`src/rtl/pipe_hazard_ctrl_if.sv`:
```
// Hazard-control bundle between the pipeline datapath and pipe_hazard_ctrl.
// master = datapath side (drives hazard sources, receives controls),
// slave  = controller side.
interface pipe_hazard_ctrl_if #(
  parameter int REG_AW = 4
);
  logic [15:0]       id_instr;
  logic              ex_mem_read;
  logic [REG_AW-1:0] ex_rd;
  logic              branch_taken;
  logic              imem_ready;
  logic              pc_write;
  logic              pc_sel;
  logic              if_id_write;
  logic              if_id_flush;
  logic              id_ex_bubble;
  logic [1:0]        ctrl_state;
  logic [15:0]       stall_cycles;

  modport master (
    output id_instr, ex_mem_read, ex_rd, branch_taken, imem_ready,
    input  pc_write, pc_sel, if_id_write, if_id_flush, id_ex_bubble,
           ctrl_state, stall_cycles
  );

  modport slave (
    input  id_instr, ex_mem_read, ex_rd, branch_taken, imem_ready,
    output pc_write, pc_sel, if_id_write, if_id_flush, id_ex_bubble,
           ctrl_state, stall_cycles
  );
endinterface

```
`src/rtl/pipe_hazard_ctrl.sv`:
```
// pipe_hazard_ctrl: IF/ID and PC sequencing for the 16-bit pipeline.
// Resolves load-use stalls, taken-branch flushes and imem wait states with
// zero-latency combinational controls and a small multi-cycle penalty FSM.
// Optional macro HAZ_PERF_CNT_EN builds a saturating count of cycles in
// which the PC was held; otherwise stall_cycles is tied to zero.
module pipe_hazard_ctrl #(
  parameter int REG_AW          = 4,
  parameter int RS_LSB          = 4,
  parameter int RT_LSB          = 0,
  parameter int FLUSH_CYCLES    = 1,
  parameter int LU_STALL_CYCLES = 1
) (
  input logic                clk,
  input logic                reset,
  pipe_hazard_ctrl_if.slave  bus
);

  typedef enum logic [1:0] {
    ST_RUN   = 2'd0,
    ST_STALL = 2'd1,
    ST_FLUSH = 2'd2,
    ST_WAIT  = 2'd3
  } state_e;

  // Counter load values: cycles still to go after the triggering cycle.
  localparam logic [3:0] FLUSH_INIT = 4'(FLUSH_CYCLES - 1);
  localparam logic [3:0] STALL_INIT = 4'(LU_STALL_CYCLES - 1);

  state_e            state_q, state_d;
  logic [3:0]        cnt_q, cnt_d;
  logic [REG_AW-1:0] rs, rt;
  logic              lu;
  logic              pc_write, pc_sel, if_id_write, if_id_flush, id_ex_bubble;

  assign rs = bus.id_instr[RS_LSB +: REG_AW];
  assign rt = bus.id_instr[RT_LSB +: REG_AW];
  // r0 is hard-wired zero, so a load into it never creates a dependency.
  assign lu = bus.ex_mem_read & (bus.ex_rd != {REG_AW{1'b0}}) &
              ((bus.ex_rd == rs) | (bus.ex_rd == rt));

  // Next-state and control outputs; priority branch > imem wait > stall > normal.
  always_comb begin
    state_d      = state_q;
    cnt_d        = cnt_q;
    pc_write     = 1'b1;
    pc_sel       = 1'b0;
    if_id_write  = 1'b1;
    if_id_flush  = 1'b0;
    id_ex_bubble = 1'b0;
    if (reset) begin
      state_d      = ST_RUN;
      cnt_d        = 4'd0;
      pc_write     = 1'b0;
      if_id_write  = 1'b0;
      if_id_flush  = 1'b1;
      id_ex_bubble = 1'b1;
    end else if (bus.branch_taken) begin
      pc_sel       = 1'b1;
      if_id_flush  = 1'b1;
      id_ex_bubble = 1'b1;
      if (FLUSH_INIT == 4'd0) begin
        state_d = ST_RUN;
        cnt_d   = 4'd0;
      end else begin
        state_d = ST_FLUSH;
        cnt_d   = FLUSH_INIT;
      end
    end else if (!bus.imem_ready) begin
      // Freeze the front end; STALL/FLUSH penalties are paused, not consumed.
      pc_write     = 1'b0;
      if_id_write  = 1'b0;
      id_ex_bubble = 1'b1;
      if_id_flush  = (state_q == ST_FLUSH);
      case (state_q)
        ST_RUN, ST_WAIT: state_d = ST_WAIT;
        default:         state_d = state_q;
      endcase
    end else begin
      case (state_q)
        ST_RUN, ST_WAIT: begin
          state_d = ST_RUN;
          if (lu) begin
            pc_write     = 1'b0;
            if_id_write  = 1'b0;
            id_ex_bubble = 1'b1;
            if (STALL_INIT != 4'd0) begin
              state_d = ST_STALL;
              cnt_d   = STALL_INIT;
            end else begin
              cnt_d   = 4'd0;
            end
          end else begin
            cnt_d = cnt_q;
          end
        end
        ST_STALL: begin
          pc_write     = 1'b0;
          if_id_write  = 1'b0;
          id_ex_bubble = 1'b1;
          cnt_d        = cnt_q - 4'd1;
          if (cnt_q <= 4'd1) begin
            state_d = ST_RUN;
            cnt_d   = 4'd0;
          end else begin
            state_d = ST_STALL;
          end
        end
        ST_FLUSH: begin
          if_id_flush  = 1'b1;
          id_ex_bubble = 1'b1;
          cnt_d        = cnt_q - 4'd1;
          if (cnt_q <= 4'd1) begin
            state_d = ST_RUN;
            cnt_d   = 4'd0;
          end else begin
            state_d = ST_FLUSH;
          end
        end
        default: begin
          state_d = ST_RUN;
          cnt_d   = 4'd0;
        end
      endcase
    end
  end

  // FSM state and penalty counter registers.
  always_ff @(posedge clk or posedge reset) begin
    if (reset) begin
      state_q <= ST_RUN;
      cnt_q   <= 4'd0;
    end else begin
      state_q <= state_d;
      cnt_q   <= cnt_d;
    end
  end

  assign bus.pc_write     = pc_write;
  assign bus.pc_sel       = pc_sel;
  assign bus.if_id_write  = if_id_write;
  assign bus.if_id_flush  = if_id_flush;
  assign bus.id_ex_bubble = id_ex_bubble;
  assign bus.ctrl_state   = state_q;

`ifdef HAZ_PERF_CNT_EN
  logic [15:0] stall_cycles_q, stall_cycles_d;

  // Saturating count of cycles in which the PC was held.
  always_comb begin
    stall_cycles_d = stall_cycles_q;
    if (!pc_write && (stall_cycles_q != 16'hFFFF)) begin
      stall_cycles_d = stall_cycles_q + 16'd1;
    end else begin
      stall_cycles_d = stall_cycles_q;
    end
  end

  // Performance counter register.
  always_ff @(posedge clk or posedge reset) begin
    if (reset) begin
      stall_cycles_q <= 16'h0000;
    end else begin
      stall_cycles_q <= stall_cycles_d;
    end
  end

  assign bus.stall_cycles = stall_cycles_q;
`else
  assign bus.stall_cycles = 16'h0000;
`endif

endmodule

```
`src/flat_wrapper.sv`:
```
// flat-port wrapper written by rule: the top's interface ports become plain ports
module pipe_hazard_ctrl_flat 
#(
  parameter int REG_AW          = 4,
  parameter int RS_LSB          = 4,
  parameter int RT_LSB          = 0,
  parameter int FLUSH_CYCLES    = 1,
  parameter int LU_STALL_CYCLES = 1
)
  (clk, reset, bus_id_instr, bus_ex_mem_read, bus_ex_rd, bus_branch_taken, bus_imem_ready, bus_pc_write, bus_pc_sel, bus_if_id_write, bus_if_id_flush, bus_id_ex_bubble, bus_ctrl_state, bus_stall_cycles);
  pipe_hazard_ctrl_if #(.REG_AW(REG_AW)) bus_i ();
  input logic clk;
  input logic reset;
  input wire logic [$bits(bus_i.id_instr)-1:0] bus_id_instr;
  input wire logic [$bits(bus_i.ex_mem_read)-1:0] bus_ex_mem_read;
  input wire logic [$bits(bus_i.ex_rd)-1:0] bus_ex_rd;
  input wire logic [$bits(bus_i.branch_taken)-1:0] bus_branch_taken;
  input wire logic [$bits(bus_i.imem_ready)-1:0] bus_imem_ready;
  output wire logic [$bits(bus_i.pc_write)-1:0] bus_pc_write;
  output wire logic [$bits(bus_i.pc_sel)-1:0] bus_pc_sel;
  output wire logic [$bits(bus_i.if_id_write)-1:0] bus_if_id_write;
  output wire logic [$bits(bus_i.if_id_flush)-1:0] bus_if_id_flush;
  output wire logic [$bits(bus_i.id_ex_bubble)-1:0] bus_id_ex_bubble;
  output wire logic [$bits(bus_i.ctrl_state)-1:0] bus_ctrl_state;
  output wire logic [$bits(bus_i.stall_cycles)-1:0] bus_stall_cycles;
  assign bus_i.id_instr = bus_id_instr;
  assign bus_i.ex_mem_read = bus_ex_mem_read;
  assign bus_i.ex_rd = bus_ex_rd;
  assign bus_i.branch_taken = bus_branch_taken;
  assign bus_i.imem_ready = bus_imem_ready;
  assign bus_pc_write = bus_i.pc_write;
  assign bus_pc_sel = bus_i.pc_sel;
  assign bus_if_id_write = bus_i.if_id_write;
  assign bus_if_id_flush = bus_i.if_id_flush;
  assign bus_id_ex_bubble = bus_i.id_ex_bubble;
  assign bus_ctrl_state = bus_i.ctrl_state;
  assign bus_stall_cycles = bus_i.stall_cycles;
  pipe_hazard_ctrl #(.REG_AW(REG_AW), .RS_LSB(RS_LSB), .RT_LSB(RT_LSB), .FLUSH_CYCLES(FLUSH_CYCLES), .LU_STALL_CYCLES(LU_STALL_CYCLES)) u_core (.clk(clk), .reset(reset), .bus(bus_i));
endmodule
```
`config.mk`:
```
export PLATFORM = sky130hd
export DESIGN_NAME = pipe_hazard_ctrl_flat
export DESIGN_NICKNAME = d
export VERILOG_FILES = /design/src/rtl/pipe_hazard_ctrl_if.sv /design/src/rtl/pipe_hazard_ctrl.sv /design/src/flat_wrapper.sv
export SDC_FILE = /design/constraint.sdc
export NUM_CORES = 1
export LEC_CHECK = 0
export BUFFER_PORTS_ARGS = -buffer_cell sky130_fd_sc_hd__buf_2
export CORE_MARGIN = 5
export CORE_UTILIZATION = 43
export DETAILED_ROUTE_END_ITERATION = 10
export GPL_TIMING_DRIVEN = 0
export HOLD_SLACK_MARGIN = 0.06
export PLACE_DENSITY = 0.89
export SETUP_SLACK_MARGIN = 0.5
export SLEW_MARGIN = 20
export SYNTH_ARGS = -nofsm -noshare
export SYNTH_HDL_FRONTEND = slang
export SYNTH_SLANG_ARGS = --single-unit
```
`constraint.sdc`:
```
create_clock -name clk -period 4.63 [get_ports clk]
set_input_delay 0.6945 -clock clk [delete_from_list [all_inputs] [get_ports clk]]
set_output_delay 0.6945 -clock clk [all_outputs]
set_load 0.1 [all_outputs]
```
Yosys cells after proc, flatten, opt, wreduce, memory -nomap -nowiden
Cells that the tools add are included.
{ "word_totals": {"register_bits": 6, "in_bits": 25, "out_inout_bits": 23, "wordCells": 49} }
{ "op_classes": {"add_sub_neg": 1, "n_lt_le_gt_ge": 1, "n_eq_ne": 6, "mux": 29, "bitwise": 3, "n_reduce_logical": 7} }
{ "op_table": {"columns": ["op", "count"], "rows": [
  ["two-way mux 4 bit", 5],
  ["two-way mux 1 bit", 15],
  ["two-way mux 2 bit", 5],
  ["equality test 4 bit", 2],
  ["case mux 4 bit (2 select lines)", 1],
  ["nonzero test 4 bit", 2],
  ["case mux 2 bit (3 select lines)", 1],
  ["equality test 2 bit (second input constant)", 2],
  ["<= comparator 4 x 1 -> 1 bit (second input constant)", 1],
  ["!= test 4 x 3 -> 1 bit (second input constant)", 1],
  ["case mux 1 bit (2 select lines)", 2],
  ["OR reduction 2 bit", 2],
  ["subtractor 4 x 1 -> 4 bit (second input constant)", 1],
  ["nonzero test 3 bit", 1],
  ["AND 1 bit", 2],
  ["equality test 2 x 1 -> 1 bit (second input constant)", 1],
  ["logical NOT 2 bit", 1],
  ["AND reduction 2 bit", 1],
  ["bitwise OR 1 bit", 1]
]} }

Logic depth before layout (Yosys ltp)
{ "depth": {"depth_word": 8, "mapped_depth": 7, "mapped_depth_nobuf": 7} }

Least setup slack after synthesis
No wires, ideal clock.
{ "synth_path": {"path_kind": "register to output", "startpoint": "register u_core.state_q[0], in the netlist u_core.bus.ctrl_state[0]", "endpoint": "output port bus_pc_write", "t_arrival_ps": 2827, "required_ps": 3936, "slack_ps": 1109, "path_stages_with_launch": 7, "n_path_buf": 1, "cell_sequence": "dfrtp_1 -> inv_1 -> ha_1 -> o21ai_0 -> a21oi_1 -> o21a_1 -> buf_4"} }
{ "synth_between": {"elab_chain_len": 6, "elab_cells_between_ends": 8, "classes_between": "eq/ne (2); mux (4); reduce/logical (2)"} }
{ "synth_lines": {"columns": ["element", "line_no", "source"], "rows": [
  ["start: declaration", "pipe_hazard_ctrl.sv:29", "state_e state_q, state_d;"],
  ["start signal: assignment", "pipe_hazard_ctrl.sv:133", "state_q <= state_d;"],
  ["equality test 2 bit / logical NOT 2 bit (equally long branches)", null, null],
  ["OR reduction 2 bit", null, null],
  ["case mux 1 bit (2 select lines) *", null, null],
  ["two-way mux 1 bit * (3 in a row)", null, null],
  ["end: declaration", "flat_wrapper.sv:19", "output wire logic [$bits(bus_i.pc_write)-1:0] bus_pc_write;"]
]} }
Mark *: on every way between the ends. The rest lies on a longest branch, timed or not.

Final worst setup path
{ "layout_path": {"startpoint": "input port bus_ex_rd[0]", "endpoint": "output port bus_pc_write"} }
{ "layout_between": {"elab_chain_len": 8, "elab_cells_between_ends": 11, "classes_between": "eq/ne (2); mux (5); bitwise (3); reduce/logical (1)"} }
{ "layout_lines": {"columns": ["element", "line_no", "source"], "rows": [
  ["start: declaration", "flat_wrapper.sv:16", "input wire logic [$bits(bus_i.ex_rd)-1:0] bus_ex_rd;"],
  ["equality test 4 bit / nonzero test 4 bit (equally long branches)", "pipe_hazard_ctrl.sv:39, pipe_hazard_ctrl.sv:38", null],
  ["bitwise OR 1 bit / AND 1 bit (equally long branches)", "pipe_hazard_ctrl.sv:39, pipe_hazard_ctrl.sv:38", null],
  ["AND 1 bit *", "pipe_hazard_ctrl.sv:38", "assign lu = bus.ex_mem_read & (bus.ex_rd != {REG_AW{1'b0}}) &"],
  ["two-way mux 1 bit *", "pipe_hazard_ctrl.sv:82", "if (lu) begin"],
  ["case mux 1 bit (2 select lines) *", "pipe_hazard_ctrl.sv:79", "case (state_q)"],
  ["two-way mux 1 bit *", "pipe_hazard_ctrl.sv:68", "end else if (!bus.imem_ready) begin"],
  ["two-way mux 1 bit *", "pipe_hazard_ctrl.sv:57", "end else if (bus.branch_taken) begin"],
  ["two-way mux 1 bit *", "pipe_hazard_ctrl.sv:50", "if (reset) begin"]
]} }
Marks and branches as above.

==> metrics.md <==
| Metric | Value |
|---|---|
| Multi-input gate area | 432 sq um |
| Max_cap viols | 0 |
| Vias in the first global route | 636 |
| Register-to-Register Path Depth | 7 |
| Synthesized area | 684 sq um |
| Placed inst area | 876 sq um |
| FF+latch count, synth | 6 |
| Hold_buf cts | 0 |
| Port buffer count | 23 |
| Largest area contributor in the netlist | dfrtp_1 |
| First-pass GRT wire length | 2510 microns |
| Critical Path AT | 2.21 ns |
| Top delay family on crit path | compound AO/OA/AOI/OAI gates |
| Ys Warns | 0 |
| Top post-synthesis cells by count | buf_4, inv_1, xnor2_1, dfrtp_1, nand2_1 |
| Antenna viol nets, final | 0 |
| Post-CTS Repair Setup Buffers | 0 |
| Largest family of logic cells by synthesized area | buffers and inverters |
| Period utilisation layout | 62.6% |
| Maximum number of pins on one net before global-route repair | 11 |
| Skew-Pair Late Insertion Delay | 0.25 ns |
| Diodes inserted | 0 |
| Layout area overhead | 31.3% |
| CTS Buffer Depth | 2 |
| Worst setup SP type | input port |
| Initial antenna violation count | 0 |
| DRT Wirelength | 1530 microns |
| CTS tree | done |
| Tmin final | 2.90 ns |
| Synth Area in Simple Gates | 14.6% |
| Drt wl/cell | 10.9 microns |
| Cells after Synth | 84 |
| CP max stage delay | 0.46 ns |
| # DRC | 0 |
| Initial DRC Count | 7 |
| Main synth FF type | dfrtp_1 |
| Starting density of the core | 45.4% |
| Required @ worst endpoint | 3.94 ns |
| Xor and xnor area share after synthesis | 11.3% |
| Die H | 49.9 microns |
| H-tree depth | 1 |
| Reg2reg start | u_core.bus.ctrl_state[0] |
| Unrepaired setup endpoints after global routing | no |
| Register Area | 150 sq um |
| CTS buffer count | 3 |
| CP endpoint kind | output port |
| Hold WC Path Type | input port to asynchronous set/reset pin |
| Final setup TNS | 0 ns |
| Status | finished clean |
| Multiplexer area fraction after synthesis | 1.65% |
| Post-synth top area share | 21.9% |
| Die Wd | 49.9 microns |
| Routability congestion estimate | 0.877 |
| Fin util | 59.6% |
| CTS sink count | 6 |
| Adder-cell share of the synthesized area | 7.31% |
| Crit path kind | input port to output port |
| Most frequent cell after synthesis | buf_4 |
| Sequential-to-total area share from yosys stat | 21.9% |
| Fraction of the mapped netlist area in compound gates | 19.4% |
| Crit Reg-Reg Endpoint | u_core.cnt_q[3] |
| DRT Pass-1 Iters | 4 |
| Via Count | 650 |
| IO Pins | 48 |
| Total grt overflow | 0 |
| Final Slew Violations | 0 |
| Core region area | 0.00151 sq mm |
| Post-route setup slack | 1.73 ns |
| Cts repair resizes | 0 |
| Met2 routed wirelength | 789 microns |
| Cell variety after synth | 29 |
| Fin nets | 156 |
| Full die area | 0.00249 sq mm |
| Final Power | 0.000232 W |
| Final hold vios | 0 |
| Fill cells | 135 |
| Async SR Flop Fraction | 100% |
| Crit path buf inv count | 3 |
| Place WS | 1.72 ns |
| Max rail drop VDD | 124 uV |
| Highest routed layer | met4 |
| Peak Freq | 345 MHz |
| Core Rows | 14 |
| Share of layout cells above drive strength 1 | 39.2% |
| Post-synth EDFFs | 0 |
| Worst Skew | 0.00164 ns |
| Metal3 WL | 162 microns |
| CP Max Fanout | 4 |
| HPWL after DPL | 1330 microns |
| Root buf cell | clkbuf_4 |
| Slowest CP cell | o41ai_1 |
| Final setup viols | 0 |
| Leading post-synthesis cells by cell area | dfrtp_1, buf_4, xnor2_1 |
| Clock slew at the register clock pins of the worst setup and hold paths | 0.04 ns |
| WL met1 | 563 microns |
| Final Instance Area | 898 sq um |
| Setup slack, reg-to-reg | 2.91 ns |
| Gr usage total | 13.1% |
| Vias per cell | 4.61 |
| CP Cell Sequence | buf_2, o41ai_1, a21oi_2, a21oi_1, o21a_1, buf_4, buf_2 |
| Most used cell, CP | buf_2 |
| PD cells | 259 mW/mm^2 |
| Static leakage | 0.490 nW |
| Post-Syn Area per Cell | 8.15 sq um |
metrics by stage:
step           std cells  hold WS, ns
4_1_cts              141        0.404
6_report             141        0.402
3_3_place_gp         138        0.494
2_1_floorplan         99        0.473
3_5_place_dp         138        0.495
5_1_grt              141        0.423
where the power goes:
part           internal [W]  total (W)  leakage [nW]  switching [W]
logic             0.0000273   0.000129         0.394       0.000102
clock network     0.0000294  0.0000491        0.0138      0.0000197
registers         0.0000534  0.0000541        0.0829    0.000000754
total              0.000110   0.000232         0.490       0.000122
cells by family after synthesis:
family                     count (synthesis)
xor gates and xnor gates                   8
and+or+nand+nor                           20
adders and majority gates                  4
muxes                                      1
DFF                                        6
other                                      1
AOI/OAI and AO/OA                         19
buffers and inverters                     25
final cells by class:
| cell class | instances | area share [%] |
|---|---|---|
| well taps | 16 | 2.23 |
| multi-input cells | 68 | 48.1 |
| plain buffers | 18 | 14.8 |
| flip-flops and latches | 6 | 16.7 |
| clock buffers | 3 | 2.51 |
| repair buffers | 23 | 12.8 |
| inverters | 7 | 2.92 |
flip-flops by register name (all words and copies together) (netlist names):
| register | flops |
|---|---|
| u_core.bus.ctrl_state | 2 |
| u_core.cnt_q | 4 |
worst max path at each step:
stage | startpoint | to | slack [ns] | cells after the start
4_1_cts | bus_ex_rd[1] | bus_pc_write | 1.70 | 7
2_1_floorplan | u_core.bus.ctrl_state[0] | bus_pc_write | 1.11 | 6
5_1_grt | bus_ex_rd[0] | bus_pc_write | 1.61 | 7
3_3_place_gp | bus_ex_rd[0] | bus_pc_write | 1.78 | 7
3_5_place_dp | bus_ex_rd[1] | bus_pc_write | 1.72 | 7
6_report | bus_ex_rd[0] | bus_pc_write | 1.73 | 7
cells in the final DEF (no fill, tap or decap):
cell type / instances
a211o_1: 1
a21oi_1: 3
a21oi_2: 1
a22o_1: 1
a31oi_1: 1
a41oi_1: 1
buf_2: 24
buf_4: 17
clkbuf_4: 3
conb_1: 16
dfrtp_1: 6
ha_1: 4
inv_1: 7
mux2_2: 1
nand2_1: 6
nand4_1: 3
nor2_1: 3
nor2_2: 1
nor2b_1: 2
nor3_1: 2
o21a_1: 1
o21ai_0: 3
o22ai_1: 1
o31a_1: 1
o31ai_1: 4
o41ai_1: 1
or2_2: 1
or3_1: 2
xnor2_1: 7
xnor2_2: 1
layer usage:
metal	global-route usage (%)	vias to the layer above
met1	12.8	281
li1	-	337
met4	6.55	0
met5	0	-
met2	22.5	29
met3	6.63	3
Power figures use the tool's default switching activity.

····················

**TASK**
Copy out exactly the lines running from the line with "stage | startpoint" to the end of the records, inclusive.

**YOUR SOLUTION**
stage | startpoint | to | slack [ns] | cells after the start
4_1_cts | bus_ex_rd[1] | bus_pc_write | 1.70 | 7
2_1_floorplan | u_core.bus.ctrl_state[0] | bus_pc_write | 1.11 | 6
5_1_grt | bus_ex_rd[0] | bus_pc_write | 1.61 | 7
3_3_place_gp | bus_ex_rd[0] | bus_pc_write | 1.78 | 7
3_5_place_dp | bus_ex_rd[1] | bus_pc_write | 1.72 | 7
6_report | bus_ex_rd[0] | bus_pc_write | 1.73 | 7
cells in the final DEF (no fill, tap or decap):
cell type / instances
a211o_1: 1
a21oi_1: 3
a21oi_2: 1
a22o_1: 1
a31oi_1: 1
a41oi_1: 1
buf_2: 24
buf_4: 17
clkbuf_4: 3
conb_1: 16
dfrtp_1: 6
ha_1: 4
inv_1: 7
mux2_2: 1
nand2_1: 6
nand4_1: 3
nor2_1: 3
nor2_2: 1
nor2b_1: 2
nor3_1: 2
o21a_1: 1
o21ai_0: 3
o22ai_1: 1
o31a_1: 1
o31ai_1: 4
o41ai_1: 1
or2_2: 1
or3_1: 2
xnor2_1: 7
xnor2_2: 1
layer usage:
metal	global-route usage (%)	vias to the layer above
met1	12.8	281
li1	-	337
met4	6.55	0
met5	0	-
met2	22.5	29
met3	6.63	3
Power figures use the tool's default switching activity.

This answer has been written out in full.